(Material provided Opens)

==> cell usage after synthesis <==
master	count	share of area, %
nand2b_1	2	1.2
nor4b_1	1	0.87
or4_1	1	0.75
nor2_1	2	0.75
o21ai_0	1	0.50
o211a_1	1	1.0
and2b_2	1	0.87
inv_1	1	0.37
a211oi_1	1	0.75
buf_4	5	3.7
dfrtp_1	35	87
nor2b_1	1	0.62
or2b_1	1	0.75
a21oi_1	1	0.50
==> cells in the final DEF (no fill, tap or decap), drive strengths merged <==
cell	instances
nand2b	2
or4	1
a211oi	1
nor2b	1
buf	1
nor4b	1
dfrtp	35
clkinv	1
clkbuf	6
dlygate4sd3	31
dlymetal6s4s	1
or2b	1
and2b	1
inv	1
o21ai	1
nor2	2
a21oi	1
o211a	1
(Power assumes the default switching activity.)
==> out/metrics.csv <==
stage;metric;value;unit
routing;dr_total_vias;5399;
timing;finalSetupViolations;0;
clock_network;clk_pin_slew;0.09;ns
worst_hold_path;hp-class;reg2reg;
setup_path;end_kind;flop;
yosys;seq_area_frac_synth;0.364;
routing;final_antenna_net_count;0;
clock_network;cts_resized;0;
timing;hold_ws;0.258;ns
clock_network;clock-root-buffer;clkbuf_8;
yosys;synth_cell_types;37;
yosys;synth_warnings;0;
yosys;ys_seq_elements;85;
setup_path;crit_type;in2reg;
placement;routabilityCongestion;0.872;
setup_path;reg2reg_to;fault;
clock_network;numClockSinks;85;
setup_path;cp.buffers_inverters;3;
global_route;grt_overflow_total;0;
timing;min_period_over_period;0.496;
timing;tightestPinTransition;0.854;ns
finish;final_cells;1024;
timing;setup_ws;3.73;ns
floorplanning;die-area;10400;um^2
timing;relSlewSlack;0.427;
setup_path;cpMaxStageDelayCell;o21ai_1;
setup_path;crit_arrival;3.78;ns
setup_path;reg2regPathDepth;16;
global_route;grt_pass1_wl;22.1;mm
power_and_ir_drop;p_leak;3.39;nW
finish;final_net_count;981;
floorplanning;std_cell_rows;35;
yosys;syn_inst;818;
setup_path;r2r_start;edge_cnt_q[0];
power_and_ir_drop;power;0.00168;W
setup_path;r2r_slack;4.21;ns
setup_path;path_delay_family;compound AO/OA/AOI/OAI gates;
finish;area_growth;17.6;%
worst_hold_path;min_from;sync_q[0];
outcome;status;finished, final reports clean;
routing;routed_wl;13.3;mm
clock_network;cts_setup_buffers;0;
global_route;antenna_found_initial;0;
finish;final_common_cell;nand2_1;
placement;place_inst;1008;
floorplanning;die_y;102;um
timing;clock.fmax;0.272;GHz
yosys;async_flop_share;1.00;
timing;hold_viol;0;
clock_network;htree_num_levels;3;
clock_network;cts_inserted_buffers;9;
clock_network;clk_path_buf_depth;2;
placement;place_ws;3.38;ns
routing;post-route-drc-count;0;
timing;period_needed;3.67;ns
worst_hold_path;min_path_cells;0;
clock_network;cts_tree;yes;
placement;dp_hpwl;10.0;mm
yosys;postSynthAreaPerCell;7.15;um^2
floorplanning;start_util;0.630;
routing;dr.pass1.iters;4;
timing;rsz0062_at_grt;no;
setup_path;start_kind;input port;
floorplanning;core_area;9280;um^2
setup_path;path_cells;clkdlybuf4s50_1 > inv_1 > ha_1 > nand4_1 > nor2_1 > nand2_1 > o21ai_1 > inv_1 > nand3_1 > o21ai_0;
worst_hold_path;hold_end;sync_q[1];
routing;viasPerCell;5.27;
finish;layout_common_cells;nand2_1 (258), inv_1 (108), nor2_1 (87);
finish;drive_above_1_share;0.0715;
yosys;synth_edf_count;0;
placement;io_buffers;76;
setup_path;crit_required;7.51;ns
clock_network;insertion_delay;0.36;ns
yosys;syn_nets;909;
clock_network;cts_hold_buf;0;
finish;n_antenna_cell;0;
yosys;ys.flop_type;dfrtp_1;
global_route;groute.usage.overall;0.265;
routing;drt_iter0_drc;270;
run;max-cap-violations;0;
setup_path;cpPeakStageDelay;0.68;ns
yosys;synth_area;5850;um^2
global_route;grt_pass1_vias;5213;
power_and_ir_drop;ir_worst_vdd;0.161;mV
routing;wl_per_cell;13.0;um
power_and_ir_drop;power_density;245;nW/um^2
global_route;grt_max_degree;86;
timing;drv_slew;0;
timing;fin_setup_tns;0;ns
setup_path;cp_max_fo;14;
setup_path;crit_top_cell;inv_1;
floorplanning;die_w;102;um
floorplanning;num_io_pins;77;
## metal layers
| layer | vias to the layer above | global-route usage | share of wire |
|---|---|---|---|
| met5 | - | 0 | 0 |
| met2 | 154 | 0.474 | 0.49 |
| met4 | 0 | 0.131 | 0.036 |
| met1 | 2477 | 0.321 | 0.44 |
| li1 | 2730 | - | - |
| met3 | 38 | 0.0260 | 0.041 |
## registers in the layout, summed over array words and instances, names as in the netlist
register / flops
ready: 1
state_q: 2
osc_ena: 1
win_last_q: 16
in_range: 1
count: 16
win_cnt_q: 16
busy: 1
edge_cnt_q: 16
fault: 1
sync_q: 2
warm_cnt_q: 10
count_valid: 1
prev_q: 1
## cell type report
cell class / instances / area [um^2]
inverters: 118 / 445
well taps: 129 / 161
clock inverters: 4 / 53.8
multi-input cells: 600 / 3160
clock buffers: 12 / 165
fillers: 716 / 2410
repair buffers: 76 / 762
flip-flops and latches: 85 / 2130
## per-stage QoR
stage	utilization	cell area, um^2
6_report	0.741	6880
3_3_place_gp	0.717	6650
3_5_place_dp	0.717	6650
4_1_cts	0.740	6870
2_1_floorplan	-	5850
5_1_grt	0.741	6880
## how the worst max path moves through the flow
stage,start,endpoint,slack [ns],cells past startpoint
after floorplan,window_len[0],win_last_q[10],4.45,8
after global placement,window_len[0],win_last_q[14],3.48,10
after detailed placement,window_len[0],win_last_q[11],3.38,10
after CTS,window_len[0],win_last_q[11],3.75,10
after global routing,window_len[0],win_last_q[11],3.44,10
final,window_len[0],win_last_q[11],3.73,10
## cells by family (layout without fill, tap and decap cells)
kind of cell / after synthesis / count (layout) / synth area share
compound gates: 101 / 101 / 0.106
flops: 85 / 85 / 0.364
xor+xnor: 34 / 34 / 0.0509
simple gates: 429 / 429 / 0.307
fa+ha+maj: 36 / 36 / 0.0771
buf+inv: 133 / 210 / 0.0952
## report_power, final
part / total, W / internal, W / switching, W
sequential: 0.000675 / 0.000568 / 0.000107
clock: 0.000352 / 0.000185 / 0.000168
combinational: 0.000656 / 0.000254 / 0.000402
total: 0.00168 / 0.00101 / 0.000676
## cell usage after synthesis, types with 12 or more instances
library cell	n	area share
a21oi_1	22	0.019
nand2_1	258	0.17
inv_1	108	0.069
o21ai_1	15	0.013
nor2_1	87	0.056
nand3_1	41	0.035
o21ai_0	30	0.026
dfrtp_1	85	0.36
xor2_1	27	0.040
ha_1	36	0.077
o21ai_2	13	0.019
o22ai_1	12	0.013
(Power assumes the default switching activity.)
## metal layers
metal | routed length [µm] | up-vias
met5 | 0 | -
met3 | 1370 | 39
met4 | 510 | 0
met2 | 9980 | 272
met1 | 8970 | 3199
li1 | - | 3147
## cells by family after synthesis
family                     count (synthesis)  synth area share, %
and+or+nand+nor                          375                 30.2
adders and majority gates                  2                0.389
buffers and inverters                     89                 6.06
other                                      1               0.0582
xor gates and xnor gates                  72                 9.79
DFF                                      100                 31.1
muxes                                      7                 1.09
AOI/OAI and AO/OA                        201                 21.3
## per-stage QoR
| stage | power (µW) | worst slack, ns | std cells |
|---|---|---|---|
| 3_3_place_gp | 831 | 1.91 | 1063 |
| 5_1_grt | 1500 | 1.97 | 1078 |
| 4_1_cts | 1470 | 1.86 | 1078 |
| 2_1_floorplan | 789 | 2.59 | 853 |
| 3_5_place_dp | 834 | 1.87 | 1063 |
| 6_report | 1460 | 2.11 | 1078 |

(Material provided Closes)

What the task asks: Going back to the entries above, set down exactly the lines that begin at the one with "after floorplan,window_len[0],win_last_q[10],4.45,8" and end at the one with "## report_power, final", both included, and nothing else.

Answer section:
after floorplan,window_len[0],win_last_q[10],4.45,8
after global placement,window_len[0],win_last_q[14],3.48,10
after detailed placement,window_len[0],win_last_q[11],3.38,10
after CTS,window_len[0],win_last_q[11],3.75,10
after global routing,window_len[0],win_last_q[11],3.44,10
final,window_len[0],win_last_q[11],3.73,10
## cells by family (layout without fill, tap and decap cells)
kind of cell / after synthesis / count (layout) / synth area share
compound gates: 101 / 101 / 0.106
flops: 85 / 85 / 0.364
xor+xnor: 34 / 34 / 0.0509
simple gates: 429 / 429 / 0.307
fa+ha+maj: 36 / 36 / 0.0771
buf+inv: 133 / 210 / 0.0952
## report_power, final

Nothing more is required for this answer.